## GIVEN DATA

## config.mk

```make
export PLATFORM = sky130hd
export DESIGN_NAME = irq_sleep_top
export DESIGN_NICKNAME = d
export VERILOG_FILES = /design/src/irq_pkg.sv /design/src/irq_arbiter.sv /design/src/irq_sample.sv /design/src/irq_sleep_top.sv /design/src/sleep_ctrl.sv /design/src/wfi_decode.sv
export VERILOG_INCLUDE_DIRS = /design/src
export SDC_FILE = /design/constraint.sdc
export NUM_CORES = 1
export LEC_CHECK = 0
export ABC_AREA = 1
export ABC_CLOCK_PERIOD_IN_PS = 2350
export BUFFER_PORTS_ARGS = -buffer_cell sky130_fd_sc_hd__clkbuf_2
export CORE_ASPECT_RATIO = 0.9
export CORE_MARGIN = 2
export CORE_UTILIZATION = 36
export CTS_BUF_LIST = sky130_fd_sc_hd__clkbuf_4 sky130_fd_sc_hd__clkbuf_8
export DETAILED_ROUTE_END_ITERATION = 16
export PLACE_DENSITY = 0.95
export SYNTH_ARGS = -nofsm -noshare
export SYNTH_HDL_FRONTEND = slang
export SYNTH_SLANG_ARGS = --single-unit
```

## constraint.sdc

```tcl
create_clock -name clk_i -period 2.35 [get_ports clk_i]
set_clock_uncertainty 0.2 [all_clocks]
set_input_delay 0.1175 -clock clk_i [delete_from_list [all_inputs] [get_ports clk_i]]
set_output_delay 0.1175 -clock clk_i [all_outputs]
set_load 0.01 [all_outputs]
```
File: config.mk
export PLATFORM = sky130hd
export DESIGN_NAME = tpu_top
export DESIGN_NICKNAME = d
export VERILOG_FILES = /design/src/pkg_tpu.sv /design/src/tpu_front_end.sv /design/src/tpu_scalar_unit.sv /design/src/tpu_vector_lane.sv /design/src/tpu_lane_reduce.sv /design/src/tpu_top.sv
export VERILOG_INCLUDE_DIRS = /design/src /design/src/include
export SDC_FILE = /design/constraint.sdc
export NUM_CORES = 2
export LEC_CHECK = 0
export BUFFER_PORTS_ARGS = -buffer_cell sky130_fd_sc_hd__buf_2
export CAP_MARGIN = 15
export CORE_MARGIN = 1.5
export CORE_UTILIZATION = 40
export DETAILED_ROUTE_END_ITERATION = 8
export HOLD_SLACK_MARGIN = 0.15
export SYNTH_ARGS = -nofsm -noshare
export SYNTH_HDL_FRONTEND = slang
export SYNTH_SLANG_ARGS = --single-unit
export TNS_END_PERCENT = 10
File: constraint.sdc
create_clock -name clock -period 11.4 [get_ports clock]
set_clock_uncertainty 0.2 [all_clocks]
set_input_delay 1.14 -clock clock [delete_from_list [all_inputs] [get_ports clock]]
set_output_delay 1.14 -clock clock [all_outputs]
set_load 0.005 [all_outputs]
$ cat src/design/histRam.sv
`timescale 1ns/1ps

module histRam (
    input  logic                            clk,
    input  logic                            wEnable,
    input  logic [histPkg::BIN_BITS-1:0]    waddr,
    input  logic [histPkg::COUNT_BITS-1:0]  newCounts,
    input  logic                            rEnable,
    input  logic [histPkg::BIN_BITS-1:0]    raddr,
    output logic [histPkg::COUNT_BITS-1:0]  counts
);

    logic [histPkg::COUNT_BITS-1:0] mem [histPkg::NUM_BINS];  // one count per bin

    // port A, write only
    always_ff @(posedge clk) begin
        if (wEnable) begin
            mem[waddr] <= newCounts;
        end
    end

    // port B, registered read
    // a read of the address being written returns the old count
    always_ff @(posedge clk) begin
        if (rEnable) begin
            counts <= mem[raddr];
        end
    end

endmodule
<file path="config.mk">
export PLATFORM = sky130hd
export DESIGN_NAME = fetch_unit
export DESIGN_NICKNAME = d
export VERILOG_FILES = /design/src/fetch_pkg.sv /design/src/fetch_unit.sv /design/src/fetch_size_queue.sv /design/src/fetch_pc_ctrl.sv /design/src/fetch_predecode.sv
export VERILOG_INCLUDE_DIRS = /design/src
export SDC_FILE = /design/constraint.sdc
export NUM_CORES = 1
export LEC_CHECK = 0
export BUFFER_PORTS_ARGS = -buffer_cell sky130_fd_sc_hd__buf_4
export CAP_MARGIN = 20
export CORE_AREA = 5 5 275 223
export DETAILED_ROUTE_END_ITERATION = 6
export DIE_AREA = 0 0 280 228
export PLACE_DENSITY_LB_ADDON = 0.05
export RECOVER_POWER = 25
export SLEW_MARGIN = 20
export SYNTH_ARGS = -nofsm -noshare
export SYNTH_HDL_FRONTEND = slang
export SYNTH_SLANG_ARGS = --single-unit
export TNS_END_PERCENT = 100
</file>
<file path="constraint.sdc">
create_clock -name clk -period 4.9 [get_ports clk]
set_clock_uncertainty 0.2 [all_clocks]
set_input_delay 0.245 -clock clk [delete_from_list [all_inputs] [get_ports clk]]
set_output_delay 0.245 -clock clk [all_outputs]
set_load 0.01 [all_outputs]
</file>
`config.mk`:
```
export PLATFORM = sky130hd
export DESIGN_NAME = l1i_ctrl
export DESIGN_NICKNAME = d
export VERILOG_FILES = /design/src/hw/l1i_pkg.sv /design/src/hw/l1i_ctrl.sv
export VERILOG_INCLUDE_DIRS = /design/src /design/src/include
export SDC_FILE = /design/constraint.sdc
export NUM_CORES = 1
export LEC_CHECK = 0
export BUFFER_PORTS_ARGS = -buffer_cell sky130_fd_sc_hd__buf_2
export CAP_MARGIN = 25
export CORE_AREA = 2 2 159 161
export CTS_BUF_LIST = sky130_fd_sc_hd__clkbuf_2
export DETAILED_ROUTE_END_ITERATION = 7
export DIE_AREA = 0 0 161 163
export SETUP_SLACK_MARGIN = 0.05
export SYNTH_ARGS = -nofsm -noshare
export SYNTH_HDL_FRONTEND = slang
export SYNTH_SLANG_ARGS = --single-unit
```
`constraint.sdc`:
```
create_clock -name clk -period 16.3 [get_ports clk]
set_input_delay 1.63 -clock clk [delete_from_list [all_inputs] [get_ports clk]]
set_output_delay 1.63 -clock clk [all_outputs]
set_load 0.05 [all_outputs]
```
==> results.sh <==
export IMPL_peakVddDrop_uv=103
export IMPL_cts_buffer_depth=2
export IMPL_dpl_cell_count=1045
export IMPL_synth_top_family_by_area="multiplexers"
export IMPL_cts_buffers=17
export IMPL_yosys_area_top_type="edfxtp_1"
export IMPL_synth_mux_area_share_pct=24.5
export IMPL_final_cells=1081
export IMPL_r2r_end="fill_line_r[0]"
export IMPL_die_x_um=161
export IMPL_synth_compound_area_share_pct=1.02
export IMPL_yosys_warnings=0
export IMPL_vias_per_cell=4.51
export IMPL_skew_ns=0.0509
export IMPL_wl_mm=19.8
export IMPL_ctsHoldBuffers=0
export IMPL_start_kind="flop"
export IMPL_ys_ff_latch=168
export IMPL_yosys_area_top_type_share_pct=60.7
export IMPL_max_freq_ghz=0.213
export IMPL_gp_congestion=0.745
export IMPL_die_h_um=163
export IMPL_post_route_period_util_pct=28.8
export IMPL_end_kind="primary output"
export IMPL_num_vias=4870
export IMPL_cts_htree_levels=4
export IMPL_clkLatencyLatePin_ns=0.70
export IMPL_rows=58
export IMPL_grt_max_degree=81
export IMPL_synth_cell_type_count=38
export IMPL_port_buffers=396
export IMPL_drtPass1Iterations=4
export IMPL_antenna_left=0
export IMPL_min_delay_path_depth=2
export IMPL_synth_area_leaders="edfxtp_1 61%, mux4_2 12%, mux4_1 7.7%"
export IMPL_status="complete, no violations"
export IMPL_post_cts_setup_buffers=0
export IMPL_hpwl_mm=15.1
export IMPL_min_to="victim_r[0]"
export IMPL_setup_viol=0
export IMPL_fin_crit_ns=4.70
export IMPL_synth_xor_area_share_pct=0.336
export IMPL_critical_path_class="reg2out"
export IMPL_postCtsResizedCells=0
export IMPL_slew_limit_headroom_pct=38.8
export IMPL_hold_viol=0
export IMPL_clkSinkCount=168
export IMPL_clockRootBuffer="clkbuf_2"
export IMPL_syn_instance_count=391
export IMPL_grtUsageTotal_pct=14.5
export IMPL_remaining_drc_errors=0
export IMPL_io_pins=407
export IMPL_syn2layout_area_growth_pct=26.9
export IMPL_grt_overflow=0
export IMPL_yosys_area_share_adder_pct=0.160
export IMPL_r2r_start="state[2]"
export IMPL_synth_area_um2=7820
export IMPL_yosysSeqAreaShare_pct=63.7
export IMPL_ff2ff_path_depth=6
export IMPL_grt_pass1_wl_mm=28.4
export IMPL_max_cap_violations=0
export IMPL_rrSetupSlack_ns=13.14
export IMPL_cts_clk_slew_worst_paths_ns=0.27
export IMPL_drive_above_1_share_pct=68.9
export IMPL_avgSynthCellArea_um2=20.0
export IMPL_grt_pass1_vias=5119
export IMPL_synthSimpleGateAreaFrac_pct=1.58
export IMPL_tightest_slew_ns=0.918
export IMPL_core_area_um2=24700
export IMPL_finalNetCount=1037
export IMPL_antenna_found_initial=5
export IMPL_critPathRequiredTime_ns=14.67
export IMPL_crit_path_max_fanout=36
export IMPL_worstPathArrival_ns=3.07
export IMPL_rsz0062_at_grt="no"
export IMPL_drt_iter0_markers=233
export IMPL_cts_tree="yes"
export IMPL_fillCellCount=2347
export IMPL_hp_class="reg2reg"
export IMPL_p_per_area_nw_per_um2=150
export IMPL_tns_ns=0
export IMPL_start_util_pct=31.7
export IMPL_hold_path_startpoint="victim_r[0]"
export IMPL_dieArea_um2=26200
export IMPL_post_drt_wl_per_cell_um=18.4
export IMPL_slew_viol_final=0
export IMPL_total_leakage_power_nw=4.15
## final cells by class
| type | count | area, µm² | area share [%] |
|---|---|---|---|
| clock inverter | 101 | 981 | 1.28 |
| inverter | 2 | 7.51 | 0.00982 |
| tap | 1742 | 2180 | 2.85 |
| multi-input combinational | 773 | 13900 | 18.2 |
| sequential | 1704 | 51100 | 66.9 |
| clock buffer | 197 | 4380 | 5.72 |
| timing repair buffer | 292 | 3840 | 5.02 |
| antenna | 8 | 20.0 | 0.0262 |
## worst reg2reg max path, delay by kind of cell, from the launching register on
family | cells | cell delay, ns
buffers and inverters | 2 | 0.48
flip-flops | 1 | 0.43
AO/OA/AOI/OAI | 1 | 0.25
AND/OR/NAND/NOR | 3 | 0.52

## PROBLEM STATEMENT
With the line containing "20.0 | 0.0262 |" as the first, output each line through the final line of the entries above, exactly.

## PROBLEM SOLUTION
| antenna | 8 | 20.0 | 0.0262 |
## worst reg2reg max path, delay by kind of cell, from the launching register on
family | cells | cell delay, ns
buffers and inverters | 2 | 0.48
flip-flops | 1 | 0.43
AO/OA/AOI/OAI | 1 | 0.25
AND/OR/NAND/NOR | 3 | 0.52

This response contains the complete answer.